I blocchi scivolati ed i conseguenti switch difensivi portano con sé, inoltre, altre conseguenze negative: non si genera nessun uomo libero e non occorre alcuna rotazione difensiva. A quel punto il palleggiatore non ha alternative alla forzatura allo scadere o al solito attacco in isolamento, nel traffico. Ecco da dove nasce il numero abnorme di palle perse dai Nets. Inoltre, il cambio difensivo con Acy o con Hollis-Jefferson che rollano non porta un vantaggio reale in post up, per via della loro “taglia piccola”: infatti i Nets sono all’ultimo posto nella Lega per tentativi da questa particolare situazione di gioco (appena il 3,4% del totale). E, per confermare quanto detto prima, figurano nelle ultime cinque posizioni per tentativi e per percentuali in conclusioni effettuate mediante tagli e drive.
Al contrario, i Nets sono secondi per tentativi e quinti assoluti per efficienza realizzativa in situazioni di spot up (Carroll è uno specialista, ma anche le percentuali di Dinwiddie dai 7,25, pessime dal palleggio o se contestato, salgono, in queste situazioni, fino ad un massimo del 46%, registrato a gennaio, per non parlare di Crabbe o Harris!). Va da sé che il coaching staff dovrebbe mirare a creare le condizioni perché si materializzi il più spesso possibile una posizione dei giocatori adeguata.
Ma, perché questo avvenga, contro la difesa schierata, è indispensabile che questa sia costretta a ruotare ed a farlo il più possibile in ritardo rispetto al posizionamento dell’attacco, ed il modo più semplice per ottenerlo è costruendo un vantaggio a partire dai blocchi.

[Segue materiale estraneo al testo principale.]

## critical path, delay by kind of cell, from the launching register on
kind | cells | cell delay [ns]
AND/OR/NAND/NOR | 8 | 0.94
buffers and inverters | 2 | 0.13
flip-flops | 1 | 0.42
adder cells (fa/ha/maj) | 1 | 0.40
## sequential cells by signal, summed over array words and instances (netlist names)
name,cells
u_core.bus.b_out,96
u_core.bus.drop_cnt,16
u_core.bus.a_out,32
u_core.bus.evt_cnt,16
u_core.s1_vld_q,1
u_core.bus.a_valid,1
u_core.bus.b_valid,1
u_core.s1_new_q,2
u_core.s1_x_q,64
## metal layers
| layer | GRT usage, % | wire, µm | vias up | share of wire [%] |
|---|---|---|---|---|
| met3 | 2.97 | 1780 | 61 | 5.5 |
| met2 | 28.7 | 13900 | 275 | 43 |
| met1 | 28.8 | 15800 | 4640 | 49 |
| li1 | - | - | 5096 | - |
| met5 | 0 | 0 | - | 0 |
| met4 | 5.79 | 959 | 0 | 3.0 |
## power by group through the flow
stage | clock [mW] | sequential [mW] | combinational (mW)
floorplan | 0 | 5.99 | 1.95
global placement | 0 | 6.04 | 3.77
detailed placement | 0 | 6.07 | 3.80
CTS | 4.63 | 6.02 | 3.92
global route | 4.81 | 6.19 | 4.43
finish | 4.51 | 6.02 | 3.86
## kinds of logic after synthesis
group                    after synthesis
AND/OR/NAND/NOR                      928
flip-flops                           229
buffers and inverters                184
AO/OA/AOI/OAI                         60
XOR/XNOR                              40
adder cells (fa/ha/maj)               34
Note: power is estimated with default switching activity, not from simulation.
===== src/rtl/fifo_skid_buf.sv =====
// Two-entry in-order skid buffer; head is always entry 0, entry 1 is the tail
// when two words are held. Push into a full buffer without a pop must not occur.
module fifo_skid_buf
    import fifo_pkg::*;
#(
    parameter int unsigned DW = FIFO_DW
) (
    input  logic          clk,
    input  logic          rst,
    input  logic          push,
    input  logic [DW-1:0] push_data,
    input  logic          pop,
    output logic [DW-1:0] head,
    output occ_t          occ
);

    occ_t          occ_nxt;
    logic [DW-1:0] ent0, ent1, ent0_nxt, ent1_nxt;

    always_ff @(posedge clk) begin
        if (rst) begin
            occ  <= OCC_EMPTY;
            ent0 <= '0;
            ent1 <= '0;
        end else begin
            occ  <= occ_nxt;
            ent0 <= ent0_nxt;
            ent1 <= ent1_nxt;
        end
    end

    always_comb begin
        occ_nxt  = occ;
        ent0_nxt = ent0;
        ent1_nxt = ent1;
        case (occ)
            OCC_EMPTY: begin
                if (push) begin
                    ent0_nxt = push_data;
                    occ_nxt  = OCC_ONE;
                end
            end
            OCC_ONE: begin
                case ({push, pop})
                    2'b11: ent0_nxt = push_data;
                    2'b10: begin
                        ent1_nxt = push_data;
                        occ_nxt  = OCC_TWO;
                    end
                    2'b01: occ_nxt = OCC_EMPTY;
                    default: ;
                endcase
            end
            OCC_TWO: begin
                // Pop shifts the tail to the head; a concurrent push refills the tail.
                if (pop) begin
                    ent0_nxt = ent1;
                    if (push) ent1_nxt = push_data;
                    else      occ_nxt  = OCC_ONE;
                end
            end
            default: occ_nxt = OCC_EMPTY;
        endcase
    end

    assign head = ent0;

endmodule


===== src/rtl/fifo_rd_stream.sv =====
// Drains the FIFO read port (data one cycle after rd_en) into a valid/ready stream.
// Define FIFO_RD_STREAM_CNT_EN to add the xfer_count accepted-word counter.
module fifo_rd_stream
    import fifo_pkg::*;
#(
    parameter int unsigned DW = FIFO_DW
`ifdef FIFO_RD_STREAM_CNT_EN
   ,parameter int unsigned CW = 16
`endif
) (
    input  logic          clk,
    input  logic          rst,
    input  logic          fifo_empty,
    input  logic [DW-1:0] fifo_data,
    output logic          fifo_rd_en,
    output logic          m_valid,
    input  logic          m_ready,
    output logic [DW-1:0] m_data
`ifdef FIFO_RD_STREAM_CNT_EN
   ,output logic [CW-1:0] xfer_count
`endif
);

    occ_t       occ;
    logic       pend;
    logic       pop;
    logic [2:0] level;

    assign m_valid = (occ != OCC_EMPTY);
    assign pop     = m_valid & m_ready;

    // Entries held after this edge, counting the word already in flight.
    assign level      = occ_level(occ) + {2'b00, pend} - {2'b00, pop};
    assign fifo_rd_en = !rst && !fifo_empty && (level < 3'd2);

    always_ff @(posedge clk) begin
        if (rst) pend <= 1'b0;
        else     pend <= fifo_rd_en;
    end

    fifo_skid_buf #(
        .DW (DW)
    ) u_skid (
        .clk       (clk),
        .rst       (rst),
        .push      (pend),
        .push_data (fifo_data),
        .pop       (pop),
        .head      (m_data),
        .occ       (occ)
    );

`ifdef FIFO_RD_STREAM_CNT_EN
    always_ff @(posedge clk) begin
        if (rst)      xfer_count <= '0;
        else if (pop) xfer_count <= xfer_count + CW'(1);
    end
`endif

endmodule
==> src/rtl/hash_sequencer.sv <==
// hash_sequencer: round-robin job sequencer for the shared Keccak-f[1600] core.
// Ports: req_i/nblk*_i request side, grant_o owner, in_* absorb lane handshake,
//   st_clr_o/lane_xor_o/lane_idx_o/perm_en_o/round_idx_o core control,
//   out_* squeeze lane handshake, done_o end-of-job pulse; ovr_rst1 async high.
module hash_sequencer #(
   parameter int unsigned ROUNDS     = 24,
   parameter int unsigned RATE_LANES = 17,
   parameter int unsigned OUT_LANES  = 4,
   parameter int unsigned NBLK_W     = 8
) (
   input  logic              clk,
   input  logic              ovr_rst1,
   input  logic [1:0]        req_i,
   input  logic [NBLK_W-1:0] nblk0_i,
   input  logic [NBLK_W-1:0] nblk1_i,
   output logic [1:0]        grant_o,
   input  logic              in_valid_i,
   output logic              in_ready_o,
   output logic              st_clr_o,
   output logic              lane_xor_o,
   output logic [4:0]        lane_idx_o,
   output logic              perm_en_o,
   output logic [4:0]        round_idx_o,
   output logic              out_valid_o,
   input  logic              out_ready_i,
   output logic              done_o
);

   typedef enum logic [2:0] {
      S_IDLE,
      S_CLEAR,
      S_ABSORB,
      S_PERMUTE,
      S_SQUEEZE,
      S_DONE
   } state_e;

   localparam logic [4:0] LAST_LANE = 5'(RATE_LANES - 1);
   localparam logic [4:0] LAST_OUT  = 5'(OUT_LANES - 1);
   localparam logic [4:0] LAST_RND  = 5'(ROUNDS - 1);

   state_e            state_q, state_d;
   logic [1:0]        grant_q, grant_d;
   logic [4:0]        lane_q, lane_d;
   logic [4:0]        round_q, round_d;
   logic [NBLK_W-1:0] blk_q, blk_d;
   logic [NBLK_W-1:0] nblk_q, nblk_d;
   logic              last_q, last_d;

   logic              st_clr_q, in_ready_q, perm_en_q;
   logic              out_valid_q, done_q;

   logic              win;
   logic [NBLK_W-1:0] nblk_sel;
   logic [NBLK_W-1:0] blk_inc;

   // Contention goes to the requester that did not own the previous job.
   assign win      = (req_i == 2'b11) ? ~last_q : req_i[1];
   assign nblk_sel = win ? nblk1_i : nblk0_i;
   assign blk_inc  = blk_q + NBLK_W'(1);

   always_comb begin
      state_d = state_q;
      grant_d = grant_q;
      lane_d  = lane_q;
      round_d = round_q;
      blk_d   = blk_q;
      nblk_d  = nblk_q;
      last_d  = last_q;
      unique case (state_q)
         S_IDLE: begin
            if (req_i != 2'b00) begin
               grant_d = win ? 2'b10 : 2'b01;
               // A zero block count still runs one block.
               nblk_d  = (nblk_sel == '0) ? NBLK_W'(1) : nblk_sel;
               blk_d   = '0;
               lane_d  = '0;
               round_d = '0;
               state_d = S_CLEAR;
            end
         end
         S_CLEAR: begin
            lane_d  = '0;
            state_d = S_ABSORB;
         end
         S_ABSORB: begin
            if (in_valid_i) begin
               if (lane_q == LAST_LANE) begin
                  round_d = '0;
                  state_d = S_PERMUTE;
               end else begin
                  lane_d = lane_q + 5'd1;
               end
            end
         end
         S_PERMUTE: begin
            if (round_q == LAST_RND) begin
               blk_d   = blk_inc;
               lane_d  = '0;
               state_d = (blk_inc == nblk_q) ? S_SQUEEZE : S_ABSORB;
            end else begin
               round_d = round_q + 5'd1;
            end
         end
         S_SQUEEZE: begin
            if (out_ready_i) begin
               if (lane_q == LAST_OUT) begin
                  state_d = S_DONE;
               end else begin
                  lane_d = lane_q + 5'd1;
               end
            end
         end
         S_DONE: begin
            last_d  = grant_q[1];
            grant_d = 2'b00;
            lane_d  = '0;
            round_d = '0;
            state_d = S_IDLE;
         end
         default: begin
            grant_d = 2'b00;
            state_d = S_IDLE;
         end
      endcase
   end

   always_ff @(posedge clk or posedge ovr_rst1) begin
      if (ovr_rst1) begin
         state_q     <= S_IDLE;
         grant_q     <= 2'b00;
         lane_q      <= '0;
         round_q     <= '0;
         blk_q       <= '0;
         nblk_q      <= '0;
         last_q      <= 1'b1;
         st_clr_q    <= 1'b0;
         in_ready_q  <= 1'b0;
         perm_en_q   <= 1'b0;
         out_valid_q <= 1'b0;
         done_q      <= 1'b0;
      end else begin
         state_q     <= state_d;
         grant_q     <= grant_d;
         lane_q      <= lane_d;
         round_q     <= round_d;
         blk_q       <= blk_d;
         nblk_q      <= nblk_d;
         last_q      <= last_d;
         st_clr_q    <= (state_d == S_CLEAR);
         in_ready_q  <= (state_d == S_ABSORB);
         perm_en_q   <= (state_d == S_PERMUTE);
         out_valid_q <= (state_d == S_SQUEEZE);
         done_q      <= (state_d == S_DONE);
      end
   end

   assign grant_o     = grant_q;
   assign in_ready_o  = in_ready_q;
   assign st_clr_o    = st_clr_q;
   assign lane_xor_o  = in_valid_i & in_ready_q;
   assign lane_idx_o  = lane_q;
   assign perm_en_o   = perm_en_q;
   assign round_idx_o = round_q;
   assign out_valid_o = out_valid_q;
   assign done_o      = done_q;

endmodule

https://youtu.be/t-imzftUoWs
La mia idea sarebbe, oltre al lavoro di crescita fisica e tattica di Allen, quella di usare la taglia fisica e le doti tecniche di Okafor, per generare giochi a due diversi, più tradizionali. Questo sia per sfruttare il vantaggio che deriva dalla sua stazza e abilità nel gioco in post, sia per costringere la difesa al raddoppio liberando il Carroll di turno. La seconda idea, invece, è quella di un ricorso più deciso all’uso dei blocchi lontano dalla palla: il catch & shoot è una delle azioni più ricorrenti nel gioco dei Nets e Crabbe ha esibito movimenti da manuale in uscita dai blocchi, ma va messo in condizione di liberare tutto il suo potenziale, piuttosto che vaneggiare di un suo graduale inserimento nei giochi già esistenti: quando si ha a disposizione uomini di questa qualità, bisogna disegnare intorno a loro, più che piegarli agli schemi o relegarli ai margini delle rotazioni quando non ci riescono.